▶ YOUR TASK
Find the lines in the listing below that have the word "enable" and give their count, nothing else.
________________________________________
**config.mk**
```make
export PLATFORM = sky130hd
export DESIGN_NAME = pipe_skid_reg
export DESIGN_NICKNAME = d
export VERILOG_FILES = /design/src/rtl/pipe_pkg.sv /design/src/rtl/pipe_skid_entry.sv /design/src/rtl/pipe_skid_reg.sv
export SDC_FILE = /design/constraint.sdc
export NUM_CORES = 1
export LEC_CHECK = 0
export CORE_ASPECT_RATIO = 2
export CORE_UTILIZATION = 45
export DETAILED_ROUTE_END_ITERATION = 8
export PLACE_DENSITY = 0.78
export SLEW_MARGIN = 15
export SYNTH_ARGS = -nofsm -noshare
export SYNTH_HDL_FRONTEND = slang
export SYNTH_SLANG_ARGS = --single-unit
```
**constraint.sdc**
```tcl
create_clock -name i_clk -period 2.3 [get_ports i_clk]
set_input_delay 0.345 -clock i_clk [delete_from_list [all_inputs] [get_ports i_clk]]
set_output_delay 0.345 -clock i_clk [all_outputs]
set_load 0.03 [all_outputs]
```
**src/rtl/pipe_pkg.sv**
```systemverilog
// Shared types for the two-entry skid pipeline register.
// Holds the occupancy FSM encoding and its width.
package pipe_pkg;

  localparam int OCC_W = 2;

  typedef enum logic [1:0] {
    EMPTY = 2'd0,
    ONE   = 2'd1,
    FULL  = 2'd2
  } state_t;

endpackage

```
**src/rtl/pipe_skid_entry.sv**
```systemverilog
// One storage slot of the skid register: reset, flush clear, load.
// Flush always kills ctrl; data is kept unless CLR_DATA_ON_FLUSH is set.
module pipe_skid_entry
  import pipe_pkg::*;
#(
  parameter int DATA_W            = 32,
  parameter int CTRL_W            = 16,
  parameter bit CLR_DATA_ON_FLUSH = 1'b0
) (
  input  logic              clk,
  input  logic              reset_n,
  input  logic              flush,
  input  logic              load,
  input  logic [DATA_W-1:0] data_in,
  input  logic [CTRL_W-1:0] ctrl_in,
  output logic [DATA_W-1:0] data,
  output logic [CTRL_W-1:0] ctrl
);

  always_ff @(posedge clk) begin
    if (!reset_n) begin
      data <= '0;
      ctrl <= '0;
    end else if (flush) begin
      ctrl <= '0;
      if (CLR_DATA_ON_FLUSH)
        data <= '0;
    end else if (load) begin
      data <= data_in;
      ctrl <= ctrl_in;
    end
  end

endmodule

```
**src/rtl/pipe_skid_reg.sv**
```systemverilog
// Two-entry skid pipeline register with flush and registered ready.
// Head of the queue lives in main; skid only fills under backpressure.
module pipe_skid_reg
  import pipe_pkg::*;
#(
  parameter int DATA_W            = 32,
  parameter int CTRL_W            = 16,
  parameter bit CLR_DATA_ON_FLUSH = 1'b0
) (
  input  logic              i_clk,
  input  logic              i_reset_n,
  input  logic              i_flush,
  input  logic              i_valid,
  output logic              o_ready,
  input  logic [DATA_W-1:0] i_data,
  input  logic [CTRL_W-1:0] i_ctrl,
  output logic              o_valid,
  input  logic              i_ready,
  output logic [DATA_W-1:0] o_data,
  output logic [CTRL_W-1:0] o_ctrl,
  output logic [OCC_W-1:0]  o_occupancy
);

  state_t state;

  logic              in_xfer;
  logic              out_xfer;
  logic              main_load;
  logic              skid_load;
  logic [DATA_W-1:0] main_d;
  logic [CTRL_W-1:0] main_c;
  logic [DATA_W-1:0] skid_data;
  logic [CTRL_W-1:0] skid_ctrl;

  // ready depends on state only, never on i_ready
  assign o_ready     = (state != FULL);
  assign o_valid     = (state != EMPTY);
  assign o_occupancy = OCC_W'(state);

  assign in_xfer  = i_valid && o_ready;
  assign out_xfer = o_valid && i_ready;

  always_comb begin
    main_load = 1'b0;
    skid_load = 1'b0;
    unique case (state)
      EMPTY: main_load = in_xfer;
      ONE: begin
        main_load = in_xfer && out_xfer;
        skid_load = in_xfer && !out_xfer;
      end
      FULL:    main_load = out_xfer;
      default: main_load = 1'b0;
    endcase
  end

  assign main_d = (state == FULL) ? skid_data : i_data;
  assign main_c = (state == FULL) ? skid_ctrl : i_ctrl;

  always_ff @(posedge i_clk) begin
    if (!i_reset_n) begin
      state <= EMPTY;
    end else if (i_flush) begin
      state <= EMPTY;
    end else begin
      unique case (state)
        EMPTY:
          if (in_xfer) state <= ONE;
        ONE:
          if (in_xfer && !out_xfer)
            state <= FULL;
          else if (!in_xfer && out_xfer)
            state <= EMPTY;
        FULL:
          if (out_xfer) state <= ONE;
        default: state <= EMPTY;
      endcase
    end
  end

  pipe_skid_entry #(
    .DATA_W            (DATA_W),
    .CTRL_W            (CTRL_W),
    .CLR_DATA_ON_FLUSH (CLR_DATA_ON_FLUSH)
  ) u_main (
    .clk     (i_clk),
    .reset_n (i_reset_n),
    .flush   (i_flush),
    .load    (main_load),
    .data_in (main_d),
    .ctrl_in (main_c),
    .data    (o_data),
    .ctrl    (o_ctrl)
  );

  pipe_skid_entry #(
    .DATA_W            (DATA_W),
    .CTRL_W            (CTRL_W),
    .CLR_DATA_ON_FLUSH (CLR_DATA_ON_FLUSH)
  ) u_skid (
    .clk     (i_clk),
    .reset_n (i_reset_n),
    .flush   (i_flush),
    .load    (skid_load),
    .data_in (i_data),
    .ctrl_in (i_ctrl),
    .data    (skid_data),
    .ctrl    (skid_ctrl)
  );

endmodule

```
== After elaboration in Yosys (flattened, before gate mapping) ==
Index checks and enable logic that the tools add are counted.

* Input bits: 53
* Output and inout bits: 52
* Word-level logic and storage cells: 35
* Flip-flop bits (word level): 98

* Reductions and logical operators: 13
* Equality and inequality tests: 6
* Bitwise logic cells: 2
* Multiplexer cells: 9

{| class="wikitable"
|+ Operator list
! kind !! count
|-
| $mux W32 || 1
|-
| $mux W16 || 1
|-
| $mux W2 || 4
|-
| $ne A2 B2 Y1 const B || 3
|-
| $pmux W2 S3 || 1
|-
| $logic_and A1 B1 Y1 || 5
|-
| $reduce_and A2 Y1 || 2
|-
| $ne A3 B3 Y1 const B || 1
|-
| $pmux W1 S3 || 1
|-
| $reduce_and A3 Y1 || 1
|-
| $eq A2 B1 Y1 const B || 1
|-
| $eq A2 B2 Y1 const B || 1
|-
| $logic_not A1 Y1 || 2
|-
| $logic_not A2 Y1 || 1
|-
| $not A1 Y1 || 2
|-
| $reduce_bool A2 Y1 || 1
|-
| $reduce_or A2 Y1 || 1
|-
| $mux W1 || 1
|}

== Longest topological paths before layout ==
Gate-level depths: netlist of run 1.

* Word-level depth: 7
* Depth in mapped cells: 11
* Mapped depth without buffers: 7

== Hierarchy ==
A second synthesis of run 1 with hierarchy kept.

* Cells, all modules: 562
* Area total of the unflattened synthesis: 4633.2 um2

{| class="wikitable"
|+ Modules (own cells, without submodules)
! module !! area each (um2) !! instances !! cells an instance
|-
| pipe_skid_entry || 1889.3 || 2 || 193
|-
| pipe_skid_reg || 854.6 || 1 || 176
|}

== Least setup slack after synthesis of run 1 ==
Ideal clock, no wire load.

* Path type: reg2reg
* Start point: register state[1] (netlist: o_occupancy[1])
* End point: register u_main.data[11]
* Path buffers: 5
* Data required time: 2.161 ns
* Setup time: 0.139 ns
* Period minus slack after synthesis: 2.489 ns
* Cell stages (with the launch flop): 12
* Data arrival time: 2.350 ns
* Setup slack: -0.189 ns
* Cells stage by stage: dfxtp_1 > buf_2 > nand2b_1 > buf_4 > buf_4 > and2_1 > ha_1 > mux2_4 > buf_6 > buf_2 > a211oi_1 > a211oi_1

* Longest elaborated chain between the ends: 5

{| class="wikitable"
|+ RTL lines
! item !! line !! text
|-
| start, declared || pipe_skid_reg.sv:24 || <nowiki>state_t state;</nowiki>
|-
| start signal, assigned || pipe_skid_reg.sv:62 || <nowiki>state <= EMPTY;</nowiki>
|-
| start signal, assigned || pipe_skid_reg.sv:64 || <nowiki>state <= EMPTY;</nowiki>
|-
| start signal, assigned || pipe_skid_reg.sv:68 || <nowiki>if (in_xfer) state <= ONE;</nowiki>
|-
| $ne A2 B2 Y1 * || pipe_skid_reg.sv:36 || <nowiki>assign o_ready = (state != FULL);</nowiki>
|-
| named net o_ready || pipe_skid_reg.sv:14 || <nowiki>output logic o_ready,</nowiki>
|-
| $logic_and A1 B1 Y1 * || pipe_skid_reg.sv:40 || <nowiki>assign in_xfer = i_valid && o_ready;</nowiki>
|-
| $logic_and A1 B1 Y1 || pipe_skid_reg.sv:49 || <nowiki>main_load = in_xfer && out_xfer;</nowiki>
|-
| $pmux W1 S3 * || pipe_skid_reg.sv:46 || <nowiki>unique case (state)</nowiki>
|-
| $reduce_and A2 Y1 (no line) * || -- ||
|-
| end signal, assigned || pipe_skid_entry.sv:29 || <nowiki>data <= data_in;</nowiki>
|-
| end, declared || pipe_skid_entry.sv:16 || <nowiki>output logic [DATA_W-1:0] data,</nowiki>
|}

Mark *: on every way through the listed nets, which the timed path passes. The rest lies on a longest branch.
A chain may end at the register's enable or synchronous reset.

== Worst setup path after layout of run 1 ==
* Start point: register state[1] (netlist: o_occupancy[1])
* End point: register u_main.data[25]

* Longest elaborated chain between the ends: 5

{| class="wikitable"
|+ RTL lines
! item !! line
|-
| $ne A2 B2 Y1 or $reduce_bool A2 Y1 (tied branches) || pipe_skid_reg.sv:36, pipe_skid_reg.sv:37
|-
| $logic_and A1 B1 Y1 (on tied branches) || pipe_skid_reg.sv:40, pipe_skid_reg.sv:41
|-
| $logic_and A1 B1 Y1 || pipe_skid_reg.sv:49
|-
| $pmux W1 S3 || pipe_skid_reg.sv:46
|-
| $reduce_and A2 Y1 (no line) || --
|}

Parallel ways exist; a longest one is shown, timed or not.

==> results of run 1 <==
## stage by stage
step | total power [mW] | hold WS [ns] | setup slack, ns | area (um2) | instances
after floorplan | 2.168 | 0.4357 | 0.01429 | 4282 | 461
after global placement | 2.428 | 0.4406 | 0.1537 | 5358 | 637
after detailed placement | 2.443 | 0.4460 | 0.00006795 | 5358 | 637
after CTS | 3.894 | 0.4554 | 0.1375 | 5658 | 653
after global routing | 4.004 | 0.4738 | 0.03744 | 5658 | 653
final | 3.867 | 0.4543 | 0.1616 | 5658 | 653
## kinds of logic after synthesis
logic type / share of synthesized area, %
AO/OA/AOI/OAI: 24.38
AND/OR/NAND/NOR: 10.93
flip-flops: 45.94
buffers and inverters: 6.563
multiplexers: 11.60
adder cells (fa/ha/maj): 0.5859
## cell usage after synthesis, drive strengths merged (4+ instances only)
master / n
clkbuf: 22
nand2: 96
a21oi: 50
nand2b: 4
a211oi: 97
buf: 26
dfxtp: 98
mux2i: 48
## worst max-delay path, cell delays in order, from the launching register on
cell and delay (ns):
dfxtp_4 0.40, or2_2 0.32, and2_1 0.17, ha_1 0.17, mux2_4 0.35, a21o_4 0.36
a211oi_1 0.27
## timing repair
item / CTS / global route
hold buffers: 0 / 0
gates resized for setup: 1 / 0
endpoints found under the setup margin: 1 / 0
endpoints found under the hold margin: 0 / 0
## sequential cells by signal (all words and copies together) (netlist names)
signal / flops
u_main.data: 32
u_skid.data: 32
u_main.ctrl: 16
u_skid.ctrl: 16
o_occupancy: 2
## report_power, final
| group | internal, mW | switching [mW] | total [mW] |
|---|---|---|---|
| clock | 0.806 | 0.653 | 1.46 |
| sequential | 1.76 | 0.0459 | 1.81 |
| combinational | 0.282 | 0.319 | 0.602 |
| total | 2.85 | 1.02 | 3.87 |
## layout make-up
type / instances / area (um2) / share of cell area (%)
Multi-Input combinational cell: 312 / 2053 / 36.29
Inverter: 3 / 11.26 / 0.1990
Clock buffer: 10 / 250.2 / 4.423
Timing Repair Buffer: 120 / 1200 / 21.21
Sequential cell: 98 / 1967 / 34.76
Clock inverter: 6 / 46.29 / 0.8182
Tap cell: 104 / 130.1 / 2.300
## per-layer routing
| metal | global-route usage [%] | vias up | part of all wire (%) |
|---|---|---|---|
| met2 | 40.54 | 113 | 54 |
| met4 | 13.05 | 0 | 4.1 |
| met5 | 0 | - | 0 |
| met1 | 24.58 | 1769 | 37 |
| li1 | - | 1830 | - |
| met3 | 4.417 | 30 | 4.7 |
## final timing paths
path                                      start              end  slack (ns)
worst max-delay path             o_occupancy[1]  u_main.data[25]        0.16
worst min-delay path            u_skid.data[17]  u_skid.data[17]        0.45
worst max register to register   o_occupancy[1]  u_main.data[25]        0.16
worst min register to register  u_skid.data[17]  u_skid.data[17]        0.45
==> summary.md, run 1 <==
| Metric | Value |
|---|---|
| RSZ-0062 raised after global routing | no |
| PD cells | 683.5 mW/mm2 |
| Initial antenna violation count | 0 |
| Tot GR Track Use | 22.80% |
| Most common cell after layout, fill and taps aside | clkdlybuf4s50_1 |
| Post-synth top area share | 45.94% |
| Worst path required time | 2.55 ns |
| Vias in the first global route | 3681 |
| Share of cells above drive strength 1 | under 10% |
| Yosys cell types | 28 |
| Port bufs | 104 |
| Die H | 139.8 um |
| Failing checks | DRC |
| Pin count of the biggest net entering global routing | 65 |
| MaxCap Viol Count | 0 |
| Hold violation total from the final report | 0 |
| Synth area leader | dfxtp_1 |
| Core Util, Final | between 60% and 70% |
| Slew Limit Fails | 0 |
| Post-synth ARST share | 0% |
| DIE WIDTH | between 70 and 80 um |
| Hold-critical path depth | 2 |
| # rows | 50 |
| WL/cell | 17.11 um |
| DRC | 12 |
| Post-synth EDFFs | 0 |
| Setup_tns | 0 ns |
| Startpoint Class | flop |
| Clock Tree Root | clkbuf_16 |
| Final Cycle Share | 92.97% |
| Top cells by area, synth | dfxtp_1 46%, a211oi_1 17%, mux2i_1 11%, nand2_1 8.4%, a21oi_1 5.9% |
| GR Overflow Total | 0 |
| CP endpoint kind | flop |
| DR iter-0 viols | 317 |
| Routed wire length | 11170 um |
| Critical Path AT | 2.39 ns |
| Final setup fails | 0 |
| Drt pass-1 iters | 6 |
| Main synth FF type | dfxtp_1 |
| Number of nets in the final layout | 599 |
| Max clock buf depth | 2 |
| Status | complete, but fails checks |
| Routed Antenna Nets | 0 |
| Syn_area_per_cell | 9.263 um2 |
| #FFs+latches synth | 98 |
| Layout Skew | 0.006238 ns |
| Ports | 105 |
| Skew-Pair Late Insertion Delay | 0.34 ns |
| Antenna diode count | 0 |
| # fillers | 761 |
| Largest fanout on the critical path | 32 |
| Share of the yosys chip area belonging to registers | between 40% and 50% |
| Area delta synth->final | 32.49% |
| Clk sinks | 98 |
| Fmax | 467.6 MHz |
| Register clock-pin slew on the reported worst setup and hold paths | 0.07 ns |
| Final min period | 2.138 ns |
| Post-CTS Setup Bufs | 0 |
| TritonCTS Buffers | 9 |
| Syn. warnings | 0 |
| Least-Margin Pin Slew | 0.6348 ns |
| Initial Utilization | 46.12% |
| R2R depth | 6 |
| Mapped Area | 0.004270 mm2 |
| Leak | 2.221 nW |
| Syn_nets | 516 |
| Max VDD drop | between 0.6 and 0.7 mV |
| Most frequent cells in the layout | 103 x clkdlybuf4s50_1, 96 x nand2_1, 96 x dfxtp_1 |
| Synth Instances | around 460 |
| CTS tree | built |
| Hold Crit Class | flop to flop |
| H-tree Lvls | 3 |
| Relative slew slack | between 50% and 60% |
| Dpl hpwl | 7467 um |
| WS Path Type | flop to flop |
| Core area | 0.009259 mm2 |
| Vias per Instance | 5.730 |
| First-pass GRT wire length | 17820 um |
| Die ar. | between 0.009 and 0.01 mm2 |
| Final GP Congestion | between 0.7 and 0.8 |
| Via count | 3742 |
Note: power is estimated with default switching activity, not from simulation.
==> inputs of run 2 (changes only) <==
- SKIP_LAST_GASP: not set -> 1
==> results of run 2 <==
Same layout as run 1: the final DEF is identical, and so are final timing and power.
==> inputs of run 3 (changes only) <==
- REMOVE_ABC_BUFFERS: not set -> 1
==> run 3 against run 2 <==
- the flow still finishes with violations (DRC)
- count of clock-buffer cells in the layout is 1 higher
- die area is the same
- routed wire length up 1.0%
- global-route usage rose by 1.0 points
- register-to-register slack better by 0.02 ns
- sequential power is essentially flat
- via count grew 0.72%
- cell count up 0.31%
- clock skew fell by 0.0012 ns
- critical path type unchanged
- critical endpoint is now u_main.ctrl[13]
- largest cell class unchanged
==> summary.md, run 3 (synthesis gave the netlist of run 1 again) <==
| Metric | Value |
|---|---|
| Slew Limit Fails | 0 (unchanged) |
| Vias in the first global route | 3863 (was 3681) |
| Max clock buf depth | 2 (unchanged) |
| Largest registers | u_main.data (32), u_skid.data (32) (unchanged) |
| Clock Tree Root | clkbuf_16 (unchanged) |
| Max incr delay on CP | 0.36 ns (was 0.40 ns) |
| H-tree Lvls | 3 (unchanged) |
| Post-CTS Setup Bufs | 0 (unchanged) |
| TritonCTS Buffers | 9 (unchanged) |
| Worst-path cell chain | or2_2, and2_1, ha_1, mux2_4, buf_4, a211oi_1, a211oi_1 (was or2_2, and2_1, ha_1, mux2_4, a21o_4, a211oi_1) |
| Most frequent cells in the layout | 103 x clkdlybuf4s50_1, 98 x dfxtp_1, 96 x nand2_1 (was 103 x clkdlybuf4s50_1, 96 x nand2_1, 96 x dfxtp_1) |
| Antenna diode count | 0 (unchanged) |
| DR iter-0 viols | 117 (was 317) |
| Routed wire length | 11280 um (was 11170 um) |
| CTS tree | built (unchanged) |
| WS Path Type | flop to flop (unchanged) |
| Vias per Instance | 5.754 (was 5.730) |
| Leak | 2.239 nW (was 2.221 nW) |
| Pin count of the biggest net entering global routing | 51 (was 65) |
| Dpl hpwl | 7762 um (was 7467 um) |
| Core area | 0.009259 mm2 (unchanged) |
| Fmax | 471.7 MHz (was 467.6 MHz) |
| Most common cell after layout, fill and taps aside | clkdlybuf4s50_1 (unchanged) |
| CP endpoint kind | flop (unchanged) |
| PD cells | 695.2 mW/mm2 (was 683.5 mW/mm2) |
| Max VDD drop | 0.5265 mV (was 0.6367 mV) |
| Number of nets in the final layout | 601 (was 599) |
| Tot GR Track Use | 23.81% (was 22.80%) |
| Skew-Pair Late Insertion Delay | 0.34 ns (about the same) |
| Hold Crit Class | flop to flop (unchanged) |
| Area delta synth->final | 32.64% (was 32.49%) |
| Critical Path AT | 2.34 ns (was 2.39 ns) |
| DRC | 8 (was 12) |
| Setup_tns | 0 ns (unchanged) |
| Largest fanout on the critical path | 21 (was 32) |
| Hold violation total from the final report | 0 (unchanged) |
| Initial antenna violation count | 0 (unchanged) |
| Final GP Congestion | 0.8293 (was 0.7813) |
| Least-Margin Pin Slew | 0.7111 ns (was 0.6348 ns) |
| DIE WIDTH | 70.88 um (unchanged) |
| Port bufs | 104 (unchanged) |
| Via count | 3769 (was 3742) |
| Startpoint Class | flop (unchanged) |
| Post-Route M1 WL | 4194 um (was 4153 um) |
| # rows | 50 (unchanged) |
| Failing checks | DRC (unchanged) |
| Non-filler instance count after layout | 655 (was 653) |
| Initial Utilization | 46.12% (unchanged) |
| Reg-to-reg setup timing slack | 0.18 ns (was 0.16 ns) |
| Ports | 105 (unchanged) |
| Status | complete, but fails checks (unchanged) |
| Layout Skew | 0.005006 ns (was 0.006238 ns) |
| Met2 wire len | 6148 um (was 6037 um) |
| Slowest-stage cell, CP | mux2_4 (was dfxtp_4) |
| GR Overflow Total | 0 (unchanged) |
| Final min period | 2.120 ns (was 2.138 ns) |
| Most Frequent Cell on Critical Path | a211oi_1 |
| Worst path required time | 2.52 ns (was 2.55 ns) |
| Final Cycle Share | 92.18% (was 92.97%) |
| Placed Cells | 639 (was 637) |
| Routed length on met3 | 466 um (was 521 um) |
| Drt pass-1 iters | 6 (unchanged) |
| First-pass GRT wire length | 18540 um (was 17820 um) |
| Top Metal Used | met4 (unchanged) |
| RSZ-0062 raised after global routing | no (unchanged) |
| MaxCap Viol Count | 0 (unchanged) |
| Routed Antenna Nets | 0 (unchanged) |
| Die ar. | 0.009907 mm2 (unchanged) |
| Die H | 139.8 um (unchanged) |
| Clk sinks | 98 (unchanged) |
| Share of cells above drive strength 1 | 8.711% (was 8.743%) |
| Final setup fails | 0 (unchanged) |
| WL/cell | 17.23 um (was 17.11 um) |
| Relative slew slack | 52.59% (was 57.68%) |
| Total power | 3.937 mW (was 3.867 mW) |
| Register clock-pin slew on the reported worst setup and hold paths | 0.06 ns (was 0.07 ns) |
[run 3: cell types whose count changed in the layout (fill, tap and decap cells not counted), moves of 2 or more]
| cell | before | now |
|---|---|---|
| buf_4 | 13 | 16 |
| clkbuf_8 | 0 | 2 |
| clkinv_2 | 1 | 3 |
| dfxtp_1 | 96 | 98 |
| inv_6 | 2 | 0 |
[run 3: path summary, 6_finish.rpt]
kind	endpoint	cells past startpoint	start
max	u_main.ctrl[13]	7	o_occupancy[0]
min	u_skid.ctrl[2]	2	u_skid.ctrl[2]
max reg2reg	u_main.ctrl[13]	7	o_occupancy[0]
min reg2reg	u_skid.ctrl[2]	2	u_skid.ctrl[2]
[run 3: cell type report]
type                            count  area, um2
Inverter                            3      11.26
Fill cell                         800       3595
Tap cell                          104      130.1
Multi-Input combinational cell    312       2053
Clock inverter                      5      52.55
Sequential cell                    98       1962
Clock buffer                       11      252.7
Timing Repair Buffer              122       1202
[run 3: worst max-delay path: cells and delay by family, from the launching register on]
family,cells,cell delay (ns)
AND/OR/NAND/NOR,2,0.48
AO/OA/AOI/OAI,2,0.37
multiplexers,1,0.36
flip-flops,1,0.34
buffers and inverters,1,0.25
adder cells (fa/ha/maj),1,0.18
[run 3: repair_timing]
item | CTS | global route
hold endpoints to repair | 0 | 0
endpoints found under the setup margin | 0 | 1
gates resized for setup | 0 | 1
hold buffers | 0 | 0
[run 3: per-layer routing]
layer | GRT usage (%) | up-vias
li1 | - | 1825
met1 | 24.99 | 1808
met2 | 43.57 | 108
met3 | 4.490 | 28
met4 | 12.84 | 0
met5 | 0 | -
[run 3: through the flow]
step | util (%) | setup slack (ns) | instance area [um2] | hold slack (ns)
after detailed placement | 57.84 | 0.009138 | 5355 | 0.4458
after global routing | 61.18 | 0.03418 | 5664 | 0.4779
after floorplan | - | -3.578 | 4001 | 0.4357
final | 61.18 | 0.1799 | 5664 | 0.4538
after CTS | 61.14 | 0.03437 | 5660 | 0.4544
after global placement | 57.84 | 0.08962 | 5355 | 0.4405
[run 3: power by group]
| group | internal, mW | leakage [nW] | switching (mW) |
|---|---|---|---|
| Sequential | 1.76 | 0.798 | 0.0439 |
| Combinational | 0.281 | 1.29 | 0.322 |
| Clock | 0.896 | 0.151 | 0.633 |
________________________________________
▶ SOLUTION
2